They did gradually get me back up on my meds. The anemia slowly improved. My appetite came back and I ate everything in sight. I began to feel like a normal person who wasn’t deathly afraid of this tiny human. And even though Emma was complimented in the hospital for a good latch and breastfeeding was actually a joy for a while, that all drastically changed when she was diagnosed with acid reflux and put on Zantac. What a joke. Who the hell puts a newborn on Zantac?!?! She didn’t have any worse reflux than any baby does. She was simply showing her true, spirited personality and she was DONE with breastfeeding.

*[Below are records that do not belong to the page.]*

From an optimization exercise on the open Yosys and OpenROAD flow, aimed at small area; shortcuts taken in it are not production practice. The RTL was checked by simulation tests, not by an equivalence proof against the original design. Power is estimated from default activity; no workload was simulated.

$ cat flow/flow/run.sh
#!/bin/bash
# Standard ORFS layout with smaller port buffers and no CTS dummy loads.
set -uo pipefail
export BUFFER_PORTS_ARGS="-buffer_cell sky130_fd_sc_hd__buf_1"
export CTS_ARGS="-sink_clustering_enable -repair_clock_nets -dont_use_dummy_load"
bash standard.sh > standard.log 2>&1
$ cat flow/standard.sh
#!/bin/bash
# synth_recipe.tcl (not shown) runs the flow's synth.tcl, then flattens the netlist and writes it again
# the make line also repeats each setting of config.mk as NAME=value (left out here)
make -C /OpenROAD-flow-scripts/flow DESIGN_CONFIG=/design/flow/config.mk WORK_HOME=/design/flow/orfs CLKGATE_MAP_FILE= SYNTH_SCRIPT=/design/flow/synth_recipe.tcl "${@:-finish}"
$ cat flow/config.mk
export PLATFORM = sky130hd
export DESIGN_NAME = pc_trace_top
export DESIGN_NICKNAME = pc_trace_top
export VERILOG_FILES = /design/flow/design.v
export SDC_FILE = /design/flow/constraint.sdc
export NUM_CORES = 4
export LEC_CHECK = 0
export CAP_MARGIN = 20
export CORE_MARGIN = 2
export CORE_UTILIZATION = 40
export SLEW_MARGIN = 20
$ cat flow/constraint.sdc
create_clock -name core_clock -period 5.0 [get_ports {clks}]
set_input_delay 1.0000 -clock core_clock [delete_from_list [all_inputs] [get_ports {clks}]]
set_output_delay 1.0000 -clock core_clock [all_outputs]
set_load 0.01 [all_outputs]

And so was I. One of the best things I ever heard from a doctor during that time was, “It’s okay to stop breastfeeding. You got her through the most important time.” It was a freaking miracle that I got her through anything. And when I look at her today, I see that I did a hell of a lot better than it felt like at the time.

It’s stupid to look back on the past and start the ‘woulda, shoulda, coulda’ dance. But, dammit, if I had been thinking more clearly…

  • I woulda ditched breastfeeding.
  • I shoulda told my doctors to get me the hell back on my medication sooner.
  • And I coulda enjoyed my first few months of motherhood.

Instead, I didn’t, and it makes me very sad. It always, always, will.